Parallel Corpus Augmentation using Masked Language Models

Vibhuti Kumari,Narayana Murthy Kavi
2024-10-04
Abstract:In this paper we propose a novel method of augmenting parallel text corpora which promises good quality and is also capable of producing many fold larger corpora than the seed corpus we start with. We do not need any additional monolingual corpora. We use Multi-Lingual Masked Language Model to mask and predict alternative words in context and we use Sentence Embeddings to check and select sentence pairs which are likely to be translations of each other. We cross check our method using metrics for MT Quality Estimation. We believe this method can greatly alleviate the data scarcity problem for all language pairs for which a reasonable seed corpus is available.
Computation and Language
What problem does this paper attempt to address?

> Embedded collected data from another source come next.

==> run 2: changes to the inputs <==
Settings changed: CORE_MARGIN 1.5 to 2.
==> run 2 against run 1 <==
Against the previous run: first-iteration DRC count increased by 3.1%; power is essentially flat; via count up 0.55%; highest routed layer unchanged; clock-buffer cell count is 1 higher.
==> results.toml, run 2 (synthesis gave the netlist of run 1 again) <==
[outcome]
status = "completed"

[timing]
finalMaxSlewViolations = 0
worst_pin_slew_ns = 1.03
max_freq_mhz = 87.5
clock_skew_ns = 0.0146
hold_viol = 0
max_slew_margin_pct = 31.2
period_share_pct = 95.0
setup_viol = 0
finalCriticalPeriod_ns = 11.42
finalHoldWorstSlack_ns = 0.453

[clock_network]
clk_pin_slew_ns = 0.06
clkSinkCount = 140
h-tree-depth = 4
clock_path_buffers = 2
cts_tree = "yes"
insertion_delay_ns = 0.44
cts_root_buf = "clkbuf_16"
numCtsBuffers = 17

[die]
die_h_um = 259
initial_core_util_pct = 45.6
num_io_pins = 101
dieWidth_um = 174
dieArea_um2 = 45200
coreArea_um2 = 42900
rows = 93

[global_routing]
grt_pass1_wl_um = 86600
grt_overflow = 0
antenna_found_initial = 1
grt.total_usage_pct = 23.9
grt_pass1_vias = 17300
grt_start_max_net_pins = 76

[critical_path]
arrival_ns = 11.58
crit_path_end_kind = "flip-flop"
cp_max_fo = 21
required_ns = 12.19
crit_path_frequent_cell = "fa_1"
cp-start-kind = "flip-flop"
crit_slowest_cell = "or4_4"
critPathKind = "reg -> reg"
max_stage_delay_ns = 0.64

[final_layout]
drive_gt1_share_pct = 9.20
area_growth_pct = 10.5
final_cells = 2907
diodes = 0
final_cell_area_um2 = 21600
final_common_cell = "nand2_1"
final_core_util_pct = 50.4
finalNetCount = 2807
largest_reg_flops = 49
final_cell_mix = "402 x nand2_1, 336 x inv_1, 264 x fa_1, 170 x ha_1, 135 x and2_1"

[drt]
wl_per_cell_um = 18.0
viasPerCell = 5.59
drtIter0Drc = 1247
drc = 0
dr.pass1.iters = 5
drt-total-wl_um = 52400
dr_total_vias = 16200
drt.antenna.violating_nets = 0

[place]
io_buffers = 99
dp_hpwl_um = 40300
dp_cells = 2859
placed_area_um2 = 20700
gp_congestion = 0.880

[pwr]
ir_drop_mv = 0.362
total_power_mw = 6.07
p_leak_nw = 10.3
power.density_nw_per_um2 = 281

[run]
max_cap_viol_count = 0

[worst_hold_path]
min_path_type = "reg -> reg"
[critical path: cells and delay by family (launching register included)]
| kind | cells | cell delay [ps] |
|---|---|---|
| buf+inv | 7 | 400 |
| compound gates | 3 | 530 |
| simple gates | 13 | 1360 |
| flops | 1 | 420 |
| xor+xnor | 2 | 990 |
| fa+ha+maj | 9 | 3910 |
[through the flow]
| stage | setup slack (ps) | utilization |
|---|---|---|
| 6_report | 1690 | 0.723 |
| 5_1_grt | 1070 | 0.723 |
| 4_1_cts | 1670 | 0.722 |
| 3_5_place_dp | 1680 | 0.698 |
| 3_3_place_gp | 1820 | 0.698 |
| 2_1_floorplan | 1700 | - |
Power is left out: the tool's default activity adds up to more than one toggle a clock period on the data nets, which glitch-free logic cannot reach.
===== src/subarray_target_sum_counter_assert.svh =====
// Assertion macros used by the top-level RTL file of the subarray target sum counter.
`ifndef SUBARRAY_TARGET_SUM_COUNTER_ASSERT_SVH
`define SUBARRAY_TARGET_SUM_COUNTER_ASSERT_SVH

// The consequent must hold in the same cycle as the antecedent.
`define SSTC_ASSERT_NOW(label, clk, rst_n, ante, cons, msg) \
    label: assert property (@(posedge clk) disable iff (!rst_n) (ante) |-> (cons)) \
        else $error(msg);

// The consequent must hold in the cycle after the antecedent.
`define SSTC_ASSERT_NEXT(label, clk, rst_n, ante, cons, msg) \
    label: assert property (@(posedge clk) disable iff (!rst_n) (ante) |=> (cons)) \
        else $error(msg);

`endif


===== src/sstc_pkg.sv =====
`default_nettype none

package sstc_pkg;

    localparam int MAX_LEN_DEF = 256;
    localparam int ELEM_W      = 16;
    localparam int SUM_W       = 24;
    localparam int COUNT_W     = 16;
    localparam int PADDR_W     = 3;
    localparam int PDATA_W     = 32;

    localparam logic REG_TARGET_SUM = 1'b0;

    typedef enum logic [1:0] {
        ST_IDLE,
        ST_COUNT,
        ST_DONE
    } t_state;

    typedef struct packed {
        logic update;
        logic shift;
    } t_cell_ctl;

endpackage

`default_nettype wire


===== src/sstc_cell.sv =====
`default_nettype none

module sstc_cell (
    input  wire logic                                i_clk,
    input  wire logic                                i_rst_n,
    input  wire sstc_pkg::t_cell_ctl                 i_ctl,
    input  wire logic signed [sstc_pkg::ELEM_W-1:0]  i_element,
    input  wire logic        [sstc_pkg::SUM_W-1:0]   i_target,
    input  wire logic        [sstc_pkg::SUM_W-1:0]   i_sum_prev,
    input  wire logic                                i_valid_prev,
    input  wire logic                                i_hit_next,
    output logic             [sstc_pkg::SUM_W-1:0]   o_sum,
    output logic                                     o_valid,
    output logic                                     o_hit
);

    logic [sstc_pkg::SUM_W-1:0] r_sum;
    logic                       r_valid;
    logic                       r_hit;
    logic [sstc_pkg::SUM_W-1:0] n_sum;

    assign n_sum = i_sum_prev
        + {{(sstc_pkg::SUM_W - sstc_pkg::ELEM_W){i_element[sstc_pkg::ELEM_W-1]}}, i_element};

    always_ff @(posedge i_clk) begin
        if (!i_rst_n) begin
            r_valid <= 1'b0;
            r_hit   <= 1'b0;
        end else if (i_ctl.update) begin
            r_valid <= i_valid_prev;
            r_hit   <= i_valid_prev && (n_sum == i_target);
        end else if (i_ctl.shift) begin
            r_hit   <= i_hit_next;
        end
    end

    always_ff @(posedge i_clk) begin
        if (i_ctl.update) begin
            r_sum <= n_sum;
        end
    end

    assign o_sum   = r_sum;
    assign o_valid = r_valid;
    assign o_hit   = r_hit;

endmodule

`default_nettype wire
==> config.mk <==
export PLATFORM = sky130hd
export DESIGN_NAME = cmbd_ctrl
export DESIGN_NICKNAME = d
export VERILOG_FILES = /design/src/design/cmbd_pkg.sv /design/src/design/cmbd_ctrl.sv
export SDC_FILE = /design/constraint.sdc
export NUM_CORES = 1
export LEC_CHECK = 0
export ABC_AREA = 1
export ABC_CLOCK_PERIOD_IN_PS = 1100
export BUFFER_PORTS_ARGS = -buffer_cell sky130_fd_sc_hd__buf_4
export CAP_MARGIN = 25
export CELL_PAD_IN_SITES_DETAIL_PLACEMENT = 1
export CELL_PAD_IN_SITES_GLOBAL_PLACEMENT = 2
export CORE_ASPECT_RATIO = 1.75
export CORE_MARGIN = 5
export CORE_UTILIZATION = 17
export CTS_BUF_LIST = sky130_fd_sc_hd__clkbuf_16
export CTS_CLUSTER_SIZE = 24
export DETAILED_ROUTE_END_ITERATION = 8
export MAX_ROUTING_LAYER = met4
export PLACE_DENSITY_LB_ADDON = 0.1
export SLEW_MARGIN = 25
export SYNTH_ARGS = -nofsm -noshare
export SYNTH_HDL_FRONTEND = slang
export SYNTH_SLANG_ARGS = --single-unit
==> constraint.sdc <==
create_clock -name clock -period 1.1 [get_ports clock]
set_input_delay 0.055 -clock clock [delete_from_list [all_inputs] [get_ports clock]]
set_output_delay 0.055 -clock clock [all_outputs]
set_load 0.02 [all_outputs]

The problem that this paper attempts to solve is the data scarcity in parallel corpora, especially for neural machine translation (NMT) systems. Specifically, the paper proposes a new method to augment parallel text corpora, which can generate a large amount of new corpora with good quality and far exceeding the initial seed corpora in quantity. The paper emphasizes that the existing parallel corpora are usually insufficient to train high - quality NMT systems because manual translation or proofreading of machine - translation outputs is both time - consuming and costly. In addition, although automatically - constructed parallel corpora can increase the amount of data, their quality is often problematic. Therefore, the method proposed in the paper aims to alleviate this problem by using multilingual masked language models (such as XLM - RoBERTa) and sentence - embedding techniques to generate new parallel sentence pairs. The main contributions of the paper are as follows: 1. **No dependence on additional monolingual corpora**: Unlike many other parallel - corpus - augmentation methods, this method does not require additional monolingual corpora. 2. **High - quality parallel - corpus generation**: By masking and predicting alternative words and using sentence - embedding techniques to check the translational equivalence between sentence pairs, it is ensured that the generated parallel corpora have high quality. 3. **Applicability to multiple language pairs**: This method is applicable to any language pairs for which there are already reasonably - sized seed corpora, especially those language pairs with scarce data. In conclusion, the goal of the paper is to provide an effective and high - quality method for augmenting parallel corpora to support the training and development of neural machine - translation systems.